**Task details**
Beneath this task are records; print exactly the stretch of them from the line with "r_frame_s1 | 1 |" through the line with "## metrics by stage", both ends included.

**Provided records**
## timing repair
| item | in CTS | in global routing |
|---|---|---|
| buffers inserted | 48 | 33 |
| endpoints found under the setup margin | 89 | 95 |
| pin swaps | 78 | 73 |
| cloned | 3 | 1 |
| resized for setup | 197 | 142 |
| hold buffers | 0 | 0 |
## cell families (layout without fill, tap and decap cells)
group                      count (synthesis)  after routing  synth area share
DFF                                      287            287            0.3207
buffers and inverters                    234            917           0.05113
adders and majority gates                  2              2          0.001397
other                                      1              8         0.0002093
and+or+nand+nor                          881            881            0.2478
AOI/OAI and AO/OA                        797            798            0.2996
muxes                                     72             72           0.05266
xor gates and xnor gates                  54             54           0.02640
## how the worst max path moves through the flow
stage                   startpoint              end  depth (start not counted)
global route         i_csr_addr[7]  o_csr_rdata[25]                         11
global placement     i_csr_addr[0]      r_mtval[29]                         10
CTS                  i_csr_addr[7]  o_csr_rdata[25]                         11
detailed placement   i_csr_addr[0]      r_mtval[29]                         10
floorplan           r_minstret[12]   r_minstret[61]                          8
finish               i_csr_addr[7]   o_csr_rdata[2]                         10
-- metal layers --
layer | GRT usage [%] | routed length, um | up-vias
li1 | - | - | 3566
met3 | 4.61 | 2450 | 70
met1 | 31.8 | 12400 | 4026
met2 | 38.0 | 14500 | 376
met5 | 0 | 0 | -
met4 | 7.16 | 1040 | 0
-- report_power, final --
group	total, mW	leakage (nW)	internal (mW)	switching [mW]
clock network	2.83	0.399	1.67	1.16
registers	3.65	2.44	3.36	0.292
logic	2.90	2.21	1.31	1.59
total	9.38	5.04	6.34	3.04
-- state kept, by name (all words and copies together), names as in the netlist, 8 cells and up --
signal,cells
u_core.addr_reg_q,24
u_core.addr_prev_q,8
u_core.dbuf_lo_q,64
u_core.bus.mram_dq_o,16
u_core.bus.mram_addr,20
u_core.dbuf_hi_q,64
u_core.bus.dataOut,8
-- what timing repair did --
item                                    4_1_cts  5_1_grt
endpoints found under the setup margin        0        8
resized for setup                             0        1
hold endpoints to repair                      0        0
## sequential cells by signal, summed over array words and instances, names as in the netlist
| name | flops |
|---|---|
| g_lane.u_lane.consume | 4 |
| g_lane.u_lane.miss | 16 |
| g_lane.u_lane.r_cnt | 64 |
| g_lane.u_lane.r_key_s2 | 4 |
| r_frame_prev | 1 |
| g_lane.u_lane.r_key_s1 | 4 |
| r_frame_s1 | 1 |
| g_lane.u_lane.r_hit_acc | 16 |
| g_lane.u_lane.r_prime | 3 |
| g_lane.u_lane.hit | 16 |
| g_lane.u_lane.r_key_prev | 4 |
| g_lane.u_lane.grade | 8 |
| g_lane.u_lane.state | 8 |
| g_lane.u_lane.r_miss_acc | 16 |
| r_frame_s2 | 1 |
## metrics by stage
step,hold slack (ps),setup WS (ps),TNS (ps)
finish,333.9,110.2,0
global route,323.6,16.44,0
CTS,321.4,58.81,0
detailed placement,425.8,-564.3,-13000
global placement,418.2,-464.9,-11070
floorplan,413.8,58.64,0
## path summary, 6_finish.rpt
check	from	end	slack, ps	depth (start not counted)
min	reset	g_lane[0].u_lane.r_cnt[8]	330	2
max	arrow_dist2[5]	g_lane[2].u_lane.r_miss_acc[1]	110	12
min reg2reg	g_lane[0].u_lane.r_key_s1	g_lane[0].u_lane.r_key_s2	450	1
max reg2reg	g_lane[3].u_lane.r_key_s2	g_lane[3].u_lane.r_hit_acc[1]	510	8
<file path="src/rtl/spi_slave_enc_regs.sv">
// SPI responder decoding the ENC424J600-style opcode set against a local 32x8 register file.
// All pins are oversampled on clk; commands, writes and transaction ends are single-cycle strobes.
module spi_slave_enc_regs #(
    parameter bit SLAVE_SAMPLING = 1'b0
) (
    input  logic       clk,
    input  logic       rst,
    input  logic       SCK,
    input  logic       CS_N,
    input  logic       MOSI,
    output logic       MISO,
    output logic       MISO_OE,
    input  logic [7:0] status_byte,
    input  logic [4:0] host_addr,
    input  logic [7:0] host_wdata,
    input  logic       host_we,
    output logic [7:0] host_rdata,
    output logic [7:0] cmd_byte,
    output logic       cmd_valid,
    output logic [4:0] wr_addr,
    output logic [7:0] wr_data,
    output logic       wr_en,
    output logic       txn_done
);
    typedef enum logic [2:0] {IDLE, OPCODE, RDATA, WDATA, IGNORE} state_t;
    state_t state, state_next;

    logic       sck_s1, sck_s2, sck_s3;
    logic       cs_s1, cs_s2, mosi_s1, mosi_s2;
    logic       rise_q, fall_q, mosi_q, cs_q, cs_q2;
    logic [1:0] settle;
    logic       armed, seen_low;
    logic [2:0] bit_cnt;
    logic [7:0] rx_shift, tx_shift, rx_byte;
    logic [4:0] addr;
    logic       status_rd;
    logic [7:0] regfile [32];
    logic       sample_q, shift_q, cs_fall, cs_rise, last_bit, op_done, spi_we;

    assign sample_q   = SLAVE_SAMPLING ? fall_q : rise_q;
    assign shift_q    = SLAVE_SAMPLING ? rise_q : fall_q;
    assign cs_fall    = armed & ~cs_q & cs_q2;
    assign cs_rise    = cs_q & ~cs_q2;
    assign last_bit   = sample_q & (bit_cnt == 3'd7) & ~cs_q;
    assign rx_byte    = {rx_shift[6:0], mosi_q};
    assign op_done    = (state == OPCODE) & last_bit;
    assign spi_we     = (state == WDATA) & last_bit;
    assign host_rdata = regfile[host_addr];

    // Pin synchronizers plus a registered edge-detect stage; armed blocks the fake CS_N
    // fall that the reset value of the CS_N pipeline would otherwise produce after reset.
    always_ff @(posedge clk) begin
        if (rst) begin
            sck_s1  <= 1'b0;
            sck_s2  <= 1'b0;
            sck_s3  <= 1'b0;
            cs_s1   <= 1'b1;
            cs_s2   <= 1'b1;
            mosi_s1 <= 1'b0;
            mosi_s2 <= 1'b0;
            rise_q  <= 1'b0;
            fall_q  <= 1'b0;
            mosi_q  <= 1'b0;
            cs_q    <= 1'b1;
            cs_q2   <= 1'b1;
            settle  <= 2'd0;
            armed   <= 1'b0;
            MISO_OE <= 1'b0;
        end else begin
            sck_s1  <= SCK;
            sck_s2  <= sck_s1;
            sck_s3  <= sck_s2;
            cs_s1   <= CS_N;
            cs_s2   <= cs_s1;
            mosi_s1 <= MOSI;
            mosi_s2 <= mosi_s1;
            rise_q  <= sck_s2 & ~sck_s3;
            fall_q  <= ~sck_s2 & sck_s3;
            mosi_q  <= mosi_s2;
            cs_q    <= cs_s2;
            cs_q2   <= cs_q;
            MISO_OE <= ~cs_s2;
            if (settle != 2'd3) begin
                settle <= settle + 2'd1;
            end else if (cs_q) begin
                armed <= 1'b1;
            end
        end
    end

    always_ff @(posedge clk) begin
        if (rst) begin
            state <= IDLE;
        end else begin
            state <= state_next;
        end
    end

    always_comb begin
        state_next = state;
        case (state)
            IDLE: begin
                if (cs_fall) state_next = OPCODE;
            end
            OPCODE: begin
                if (last_bit) begin
                    if (rx_byte == 8'hC8 || rx_byte[7:5] == 3'b000) state_next = RDATA;
                    else if (rx_byte[7:5] == 3'b010)                state_next = WDATA;
                    else                                            state_next = IGNORE;
                end
            end
            RDATA: begin
                if (last_bit && status_rd) state_next = IGNORE;
            end
            default: ;
        endcase
        if (cs_q) state_next = IDLE;
    end

    always_ff @(posedge clk) begin
        if (rst) begin
            bit_cnt   <= 3'd0;
            rx_shift  <= 8'h00;
            tx_shift  <= 8'h00;
            addr      <= 5'd0;
            status_rd <= 1'b0;
            seen_low  <= 1'b0;
            MISO      <= 1'b0;
            cmd_byte  <= 8'h00;
            cmd_valid <= 1'b0;
            wr_addr   <= 5'd0;
            wr_data   <= 8'h00;
            wr_en     <= 1'b0;
            txn_done  <= 1'b0;
        end else begin
            cmd_valid <= 1'b0;
            wr_en     <= 1'b0;
            txn_done  <= cs_rise & seen_low;
            if (cs_fall) seen_low <= 1'b1;
            else if (cs_rise) seen_low <= 1'b0;

            if (state == IDLE || cs_q) bit_cnt <= 3'd0;
            else if (sample_q) bit_cnt <= bit_cnt + 3'd1;
            if (sample_q) rx_shift <= rx_byte;

            if (op_done) begin
                addr      <= rx_byte[4:0];
                status_rd <= (rx_byte == 8'hC8);
                if (rx_byte == 8'hC8) tx_shift <= status_byte;
                else tx_shift <= regfile[rx_byte[4:0]];
                if (rx_byte[7:6] == 2'b11 && rx_byte != 8'hC8) begin
                    cmd_byte  <= rx_byte;
                    cmd_valid <= 1'b1;
                end
            end

            // Reload for the next read byte happens on the sampling edge, so the following
            // shift edge already presents the new MSB.
            if (state == RDATA && !cs_q) begin
                if (last_bit && !status_rd) begin
                    addr     <= addr + 5'd1;
                    tx_shift <= regfile[addr + 5'd1];
                end else if (shift_q) begin
                    tx_shift <= {tx_shift[6:0], 1'b0};
                end
            end

            if (spi_we) begin
                wr_en   <= 1'b1;
                wr_addr <= addr;
                wr_data <= rx_byte;
                addr    <= addr + 5'd1;
            end

            if (state != RDATA) MISO <= 1'b0;
            else if (shift_q && !cs_q) MISO <= tx_shift[7];
        end
    end

    // The SPI write is issued last so it wins a same-address collision with the host.
    always_ff @(posedge clk) begin
        if (rst) begin
            for (int i = 0; i < 32; i++) regfile[i] <= 8'h00;
        end else begin
            if (host_we) regfile[host_addr] <= host_wdata;
            if (spi_we) regfile[addr] <= rx_byte;
        end
    end
endmodule
</file>
<file path="config.mk">
export PLATFORM = sky130hd
export DESIGN_NAME = spi_slave_enc_regs
export DESIGN_NICKNAME = d
export VERILOG_FILES = /design/src/rtl/spi_slave_enc_regs.sv
export SDC_FILE = /design/constraint.sdc
export NUM_CORES = 1
export LEC_CHECK = 0
export CAP_MARGIN = 20
export CORE_ASPECT_RATIO = 0.9
export CORE_UTILIZATION = 29
export CTS_BUF_LIST = sky130_fd_sc_hd__clkbuf_4 sky130_fd_sc_hd__clkbuf_8
export DETAILED_ROUTE_END_ITERATION = 8
export GPL_TIMING_DRIVEN = 0
export PLACE_DENSITY = 0.54
export SLEW_MARGIN = 20
export SYNTH_ARGS = -nofsm -noshare
export SYNTH_HDL_FRONTEND = slang
export SYNTH_SLANG_ARGS = --single-unit
</file>
<file path="constraint.sdc">
create_clock -name clk -period 2.8 [get_ports clk]
set_input_delay 0.42 -clock clk [delete_from_list [all_inputs] [get_ports clk]]
set_output_delay 0.42 -clock clk [all_outputs]
set_load 0.01 [all_outputs]
</file>
==> metrics.txt <==
status=finished with violations; failing checks=design-rule violations, negative setup slack; Seq cells post-synth=325; initial antenna violation count=7; Hold EP=sck_s1; CP max stage cell=mux4_2; GRT overflow=0; Final Power=11.5 mW; H-tree depth=2; number of I/O pins=61; kind of critical path=reg2out; Area Growth Syn to Fin=17.5%; Critical R2R Launch=addr[1]; Syn Area/Cell=10.5 um2; Max Cap Viol=0; global-route wire length before repair=152000 um; Post-synth EDFFs=256; Syn Inst Count=2027; crit start category=flop; layout cells sized above 1=25.7%; Mapped Area=21300 um2; Tcrit/Tclk final=110%; cts bufs inserted=56; global-route usage over all layers=30.1%; PortBufs=59; Initial DRT Pass Iterations=9; Max-Slew Margin vs Limit=30.6%; commonest non-fill, non-tap cell in the layout=nand2_1; Hold WC Path Type=in2reg; wire per inst=35.7 um; top_reg_cell synth=edfxtp_1; Root Buffer=clkbuf_8; Placeable Area=72100 um2; Setup Viol. Count Final=9; register area share after synthesis=42.5%; Die Span Y=259 um; Clock Latency Late Sink=0.68 ns; critical path cell sequence=mux4_2 -> a22oi_2 -> nand4_1 -> buf_2; FF-to-FF path depth=8; Max Transition Viols Final=0; fin nets=2223; worst hold start=SCK; crit path time final=3.09 ns; die area=74700 um2; die extent in x=288 um; vias in the first global route=17633; f_max=324 MHz; Core Rows=93; Reg2Reg Setup Slack=0 ns; clk buf depth=3; CTS hold repair buffers=0; WP buf/inv=1; RSZ-0062 raised after global routing=true; critical path's largest stage delay=0.53 ns; Routed Antenna Nets=0; vias=19389; Layout Skew=0.0236 ns; number of synthesis warnings=0; Mapped Nets=2061; Final TNS setup=-1.15 ns; post-synth cell types=58; initial DRC count=2870; pin count of the biggest net entering global routing=15; vias per cell=6.08; Reg clk slew, reported paths=0.06 ns; most frequent cells in the layout=584 x nand2_1, 256 x edfxtp_1, 235 x o21ai_0, 194 x mux4_2, 100 x nor2_1; Slew @ Worst Pin=1.04 ns; # DRC=6; GP Congestion=1.07; Worst VDD drop=0.000284 V; CP required=2.38 ns; WP data arrival=2.67 ns; final WL=114000 um; Fin. Hold Viols=0; Power Density=457 nW/um2; LEAKAGE=7.67 nW; hpwl dp=86400 um; reg-to-reg endpoint=tx_shift[6]; Worst Path Max Fanout=2; TritonCTS clock tree=yes; setup ws final=-0.290 ns; CP delay by family, top=multiplexers; crit end category=output pin; Hold Path Stages=2; Starting Density=29.6%; # clock sinks=325; Async S/R FF share, synth=0%; Fillers=7259
## per-stage QoR
| stage | instance area [um2] | hold WS, ns | worst slack [ns] | instances | utilization (%) |
|---|---|---|---|---|---|
| finish | 25100 | 0.314 | -0.290 | 3187 | 34.8 |
| global route | 25100 | 0.313 | -0.252 | 3181 | 34.7 |
| CTS | 24700 | 0.266 | -0.252 | 3155 | 34.3 |
| detailed placement | 23200 | 0.397 | -2.21 | 3038 | 32.1 |
| global placement | 23100 | 0.396 | -2.27 | 3036 | 32.0 |
| floorplan | 21300 | 0.383 | 0.227 | 2027 | - |
## worst max-delay path by stage
stage                         startpoint             to  cells after the start
after floorplan                  addr[0]    tx_shift[2]                     10
after global placement      host_addr[1]  host_rdata[1]                      7
after detailed placement    host_addr[1]  host_rdata[4]                      7
after CTS                 regfile[10][4]  host_rdata[4]                      4
after global routing      regfile[10][2]  host_rdata[2]                      4
final                     regfile[10][2]  host_rdata[2]                      4
## Yosys cell counts, types with 16 or more instances
library cell	n	share of area, %
o21ai_0	235	5.5
nor2_1	102	1.8
mux2i_1	52	2.4
nor2_4	32	1.7
buf_6	33	1.7
clkbuf_1	71	1.2
dfxtp_1	69	6.5
or3_1	37	1.1
nand2_1	586	10
mux4_2	194	20
buf_2	60	1.4
a22oi_1	42	1.5
nand3_1	24	0.56
edfxtp_1	256	36
o21ai_1	34	0.80
buf_1	16	0.28
## power breakdown
part | switching (mW) | internal, mW | leakage [nW] | total [mW]
registers | 0.379 | 5.43 | 3.00 | 5.81
clock network | 2.08 | 2.26 | 0.569 | 4.34
logic | 0.779 | 0.527 | 4.10 | 1.31
total | 3.24 | 8.22 | 7.67 | 11.5
## registers in the layout, indices dropped and copies added, names as in the netlist, 2 cells and up
signal and flops:
wr_addr 5, wr_data 8, tx_shift 8, bit_cnt 3
state 3, addr 5, settle 2, regfile 256
cmd_byte 8, rx_shift 7
## cell families (layout without fill, tap and decap cells)
group	Yosys count	count (layout)	synth area share (%)
and+or+nand+nor	870	870	18.7
other	0	6	0
adders and majority gates	7	7	0.410
muxes	253	253	23.3
DFF	325	325	42.5
AOI/OAI and AO/OA	373	373	9.84
buffers and inverters	191	395	4.96
xor gates and xnor gates	8	8	0.328
## per-layer routing
metal / global-route usage (%) / share of wire, % / vias up
li1: - / - / 7848
met1: 40.3 / 41 / 9808
met2: 43.5 / 42 / 1460
met3: 10.4 / 12 / 271
met4: 13.8 / 5.0 / 2
met5: 0 / 0.0079 / -
## repair_timing
action,in CTS,in global routing
pin swaps,18,12
buffers inserted,23,26
gates resized for setup,166,38
endpoints found under the setup margin,538,118
## area by class of cell
type	count	area, um2	share of cell area, %
Antenna cell	6	15.0	0.0599
Buffer	179	1340	5.35
Clock buffer	85	1000	3.99
Clock inverter	15	70.1	0.279
Inverter	6	22.5	0.0898
Multi-Input combinational cell	1511	11400	45.5
Sequential cell	325	9080	36.2
Tap cell	950	1190	4.74
Timing Repair Buffer	110	950	3.79
Power figures use the tool's default switching activity.
$ cat src/rtl/mux2_rr_arbiter_pkg.sv
// Shared types and helpers for the two-requester round-robin mux arbiter.
// State encodings are fixed so the bench and waveforms can name them.
package mux2_rr_arbiter_pkg;

  typedef enum logic [1:0] {
    ST_IDLE = 2'd0,
    ST_G0   = 2'd1,
    ST_G1   = 2'd2
  } arb_state_t;

  localparam int DEF_W        = 8;
  localparam int DEF_MAX_HOLD = 4;

  function automatic arb_state_t f_other(input arb_state_t s);
    unique case (s)
      ST_G0:   f_other = ST_G1;
      ST_G1:   f_other = ST_G0;
      default: f_other = ST_IDLE;
    endcase
  endfunction

  function automatic arb_state_t f_grant_of(input logic side);
    f_grant_of = side ? ST_G1 : ST_G0;
  endfunction

endpackage

$ cat src/rtl/mux2_rr_arbiter_mux2to1.sv
// Single-bit 2:1 mux cell; the arbiter tiles W of these for its datapath.
module mux2to1 (
  input  logic i_sel,
  input  logic i_d1,
  input  logic i_d0,
  output logic o_y
);

  assign o_y = i_sel ? i_d1 : i_d0;

endmodule

$ cat src/rtl/mux2_rr_arbiter.sv
// Round-robin arbiter owning the select of a W-bit 2:1 mux, with
// registered one-hot grants and a bounded tenure while the peer waits.
module mux2_rr_arbiter
  import mux2_rr_arbiter_pkg::*;
#(
  parameter int W        = DEF_W,
  parameter int MAX_HOLD = DEF_MAX_HOLD
) (
  input  logic         clk,
  input  logic         rst,
  input  logic         req0,
  input  logic         req1,
  input  logic [W-1:0] i0,
  input  logic [W-1:0] i1,
  output logic         gnt0,
  output logic         gnt1,
  output logic         sel,
  output logic [W-1:0] f,
  output logic         busy
);

  localparam int CW = $clog2(MAX_HOLD);
  localparam logic [CW-1:0] C_TOP = CW'(MAX_HOLD - 1);

  arb_state_t    r_state;
  arb_state_t    w_nxt;
  logic [CW-1:0] r_cnt;
  logic          r_last;
  logic          r_sel;

  logic          w_own;
  logic          w_oth;
  logic          w_enter;

  assign w_own = (r_state == ST_G1) ? req1 : req0;
  assign w_oth = (r_state == ST_G1) ? req0 : req1;

  always_comb begin
    w_nxt = r_state;
    unique case (r_state)
      ST_IDLE: begin
        if (req0 && req1)
          w_nxt = f_grant_of(!r_last);
        else if (req0)
          w_nxt = ST_G0;
        else if (req1)
          w_nxt = ST_G1;
        else
          w_nxt = ST_IDLE;
      end
      ST_G0, ST_G1: begin
        if (!w_own)
          w_nxt = w_oth ? f_other(r_state) : ST_IDLE;
        else if (w_oth && (r_cnt == C_TOP))
          w_nxt = f_other(r_state);
        else
          w_nxt = r_state;
      end
      default: w_nxt = ST_IDLE;
    endcase
  end

  assign w_enter = (w_nxt != r_state) && (w_nxt != ST_IDLE);

  always_ff @(posedge clk or posedge rst) begin
    if (rst) begin
      r_state <= ST_IDLE;
      r_cnt   <= '0;
      r_last  <= 1'b1;
      r_sel   <= 1'b0;
    end else begin
      r_state <= w_nxt;
      if ((w_nxt == ST_IDLE) || w_enter)
        r_cnt <= '0;
      else if (r_cnt != C_TOP)
        r_cnt <= r_cnt + 1'b1;
      // sel only moves on a new grant, so it rests quietly while idle
      if (w_enter) begin
        r_last <= (w_nxt == ST_G1);
        r_sel  <= (w_nxt == ST_G1);
      end
    end
  end

  assign gnt0 = (r_state == ST_G0);
  assign gnt1 = (r_state == ST_G1);
  assign busy = gnt0 | gnt1;
  assign sel  = r_sel;

  for (genvar k = 0; k < W; k++) begin : g_mux
    mux2to1 u_mux (
      .i_sel (r_sel),
      .i_d1  (i1[k]),
      .i_d0  (i0[k]),
      .o_y   (f[k])
    );
  end

endmodule

$ cat config.mk
export PLATFORM = sky130hd
export DESIGN_NAME = mux2_rr_arbiter
export DESIGN_NICKNAME = d
export VERILOG_FILES = /design/src/rtl/mux2_rr_arbiter_pkg.sv /design/src/rtl/mux2_rr_arbiter_mux2to1.sv /design/src/rtl/mux2_rr_arbiter.sv
export SDC_FILE = /design/constraint.sdc
export NUM_CORES = 1
export LEC_CHECK = 0
export ABC_AREA = 1
export BUFFER_PORTS_ARGS = -buffer_cell sky130_fd_sc_hd__buf_2
export CAP_MARGIN = 20
export CORE_MARGIN = 2
export CORE_UTILIZATION = 30
export CTS_CLUSTER_SIZE = 25
export DETAILED_ROUTE_END_ITERATION = 7
export PLACE_DENSITY = 0.58
export SYNTH_ARGS = -nofsm -noshare
export SYNTH_HDL_FRONTEND = slang
export SYNTH_HIERARCHICAL = 1
export SYNTH_SLANG_ARGS = --single-unit
$ cat constraint.sdc
create_clock -name clk -period 2.25 [get_ports clk]
set_clock_uncertainty 0.2 [all_clocks]
set_input_delay 0.1125 -clock clk [delete_from_list [all_inputs] [get_ports clk]]
set_output_delay 0.1125 -clock clk [all_outputs]
set_load 0.03 [all_outputs]
==> results.cfg <==
[run_status]
status = finished, final reports clean

[route]
antenna_left = 0
wl_per_cell_um = 8.34
drc_errors = 0
drt-initial-drc-count = 6
vias = 687
dr.pass1.iters = 3
routed_wl_um = 1390
vias_per_cell = 4.11

[synthesis]
syn_inst = 102
synth_cell_types = 18
synth_largest_area_cell = nand2_1
syn_nets = 129
yosys_warnings = 6
ys_ff_latch = 6
syn_avg_cell_area_um2 = 6.27
ys_top_cells_by_area = nand2_1 27%, dfrtp_1 20%, ha_1 14%
synth.top_cell.area_share_pct = 27.0
yosysSeqAreaShare_pct = 23.7
synth_area_um2 = 639

[timing]
finalCritPeriodShare_pct = 88.6
max_slew_margin_pct = 67.8
fmax_mhz = 502
worstMarginPinSlew_ns = 0.484
timing.hold.ws_ns = 0.119
final-max-slew-violation-count = 0
final.min_clock_period_ns = 1.99
hold_viol_final = 0
setup_viol = 0
rsz0062_at_grt = no
fin_ws_ns = 0.258
setup_tns_ns = 0

[floorplan]
start_util_pct = 32.3
dieArea_um2 = 2520
rows = 16
coreArea_um2 = 1980
io_pins = 32
die_y_um = 50.2
fp.dieW_um = 50.2

[placement]
io_buffers = 31
place_ws_ns = 0.220
routabilityCongestion = 0.811
dp_hpwl_um = 1160

[power]
p_per_area_nw_per_um2 = 1310
ir_drop_mv = 0.633
p_comb_share_pct = 70.8
pwr-share-clk_pct = 9.3
leakagePower_nw = 0.554
power.share.sequential_pct = 19.9
p_int_mw = 0.507
power.switching_mw = 0.650
swShare_pct = 56.2

[layout]
nNetsFinal = 168
antennaDiodeCount = 0
drive_gt1_share_pct = 34.3
num-fill-cells = 206
layout_common_cells = 46 x nand2_1, 31 x buf_2, 17 x inv_1
final_common_cell = nand2_1
syn_to_final_growth_pct = 38.0

[critical_path]
path_class = reg -> reg
cp-end-kind = flip-flop
worstPathRequired_ns = 2.19
rrSetupSlack_ns = 0.26
arrival_ns = 1.93
critPathLaunchType = flip-flop
crit_fanout = 6

[clocking]
htree_levels = 1
cts_buffers = 3
path_clk_slew_ns = 0.05
cts_setup_buffers = 0
cts_tree = done
numClockSinks = 6
clockBufferDepth = 2
root_buffer = clkbuf_4
clk_latency_ns = 0.25

[global_route]
grt_max_degree = 19
grt_util_all_layers_pct = 12.9
grt_pass1_wl_um = 2550
antenna_found_initial = 0
grt_overflow = 0
grt_pass1_vias = 638

[min_path]
hold_path.class = in -> async

[flow_run]
maxCapViolCount = 0
## worst max-delay path, cell delays in order, from the launching register on
cell	delay (ns)
dfrtp_1	0.45
ha_2	0.29
inv_2	0.05
nand2_1	0.09
nand2_1	0.07
nor2_2	0.07
nand2_1	0.05
nand2_1	0.05
nand2_1	0.05
nand2_2	0.07
nand2_2	0.07
nand2_1	0.07
nand2_2	0.06
nand3_2	0.06
nand2_1	0.07
nand2_1	0.06
nand2_1	0.05
## cells in the mapped netlist
cell type and number:
nand3b_1 2, ha_1 7, nor2_1 3, xor2_1 1
o21ai_1 1, inv_1 17, nand3_1 5, inv_2 1
nand2_1 46, a21boi_1 1, dfrtp_1 5, nand4_1 1
nor2_2 1, nand3_2 2, dfstp_2 1, o211ai_1 1
nand2_2 6, mux2i_1 1
## per-stage QoR
stage | power, mW | area (um^2) | utilization (%) | cells
global route | 1.30 | 882 | 44.5 | 167
finish | 1.16 | 882 | 44.5 | 167
global placement | 1.04 | 843 | 42.6 | 162
detailed placement | 1.05 | 843 | 42.6 | 162
CTS | 1.17 | 880 | 44.4 | 167
floorplan | 0.853 | 639 | - | 102
## timing repair
item,CTS,global route
hold buffers,1,0
endpoints found under the setup margin,0,2
gates resized for setup,0,1
hold endpoints to repair,6,0
## logic make-up (layout without fill, tap and decap cells)
logic type	count (synthesis)	in the layout	share of synthesized area [%]
muxes	1	1	1.57
adders and majority gates	7	7	13.7
AOI/OAI and AO/OA	3	3	3.13
buffers and inverters	18	56	10.6
DFF	6	6	23.7
and+or+nand+nor	66	66	46.0
xor gates and xnor gates	1	1	1.37
## worst paths after layout
kind,end,depth (start not counted),start
setup / recovery,sel$_DFFE_PP0P_,16,r_state[1]$_DFF_PP0_
hold / removal,sel$_DFFE_PP0P_,3,rst
setup reg to reg,sel$_DFFE_PP0P_,16,r_state[1]$_DFF_PP0_
hold reg to reg,r_last$_DFFE_PP1P_,2,r_last$_DFFE_PP1P_
max in group asynchronous,r_last$_DFFE_PP1P_,3,rst
min in group clk,r_state[1]$_DFF_PP0_,5,req1
## metal layers
metal	vias up	part of all wire (%)	global-route usage (%)
met1	298	48	15.5
li1	383	-	-
met4	0	0	2.78
met5	-	0	0
met3	0	2.6	5.06
met2	6	49	21.7
## power by group through the flow
stage	Sequential [mW]	Combinational, mW	Clock (mW)
2_1_floorplan	0.236	0.617	0
3_3_place_gp	0.230	0.810	0
3_5_place_dp	0.232	0.822	0
4_1_cts	0.231	0.827	0.113
5_1_grt	0.243	0.935	0.120
6_report	0.230	0.820	0.107
## cell type report
class | count | area (um^2) | share of cell area (%)
Sequential cell | 6 | 151 | 17.2
Multi-Input combinational cell | 78 | 423 | 47.9
Timing Repair Buffer | 34 | 180 | 20.4
Tap cell | 27 | 33.8 | 3.83
Inverter | 18 | 67.6 | 7.66
Clock buffer | 4 | 26.3 | 2.98
## state kept, by name (all words and copies together), names as in the netlist
signal,count
sel,1
r_state,2
r_last,1
r_cnt,2
Power figures use the tool's default switching activity.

**Your solution**
| r_frame_s1 | 1 |
| g_lane.u_lane.r_hit_acc | 16 |
| g_lane.u_lane.r_prime | 3 |
| g_lane.u_lane.hit | 16 |
| g_lane.u_lane.r_key_prev | 4 |
| g_lane.u_lane.grade | 8 |
| g_lane.u_lane.state | 8 |
| g_lane.u_lane.r_miss_acc | 16 |
| r_frame_s2 | 1 |
## metrics by stage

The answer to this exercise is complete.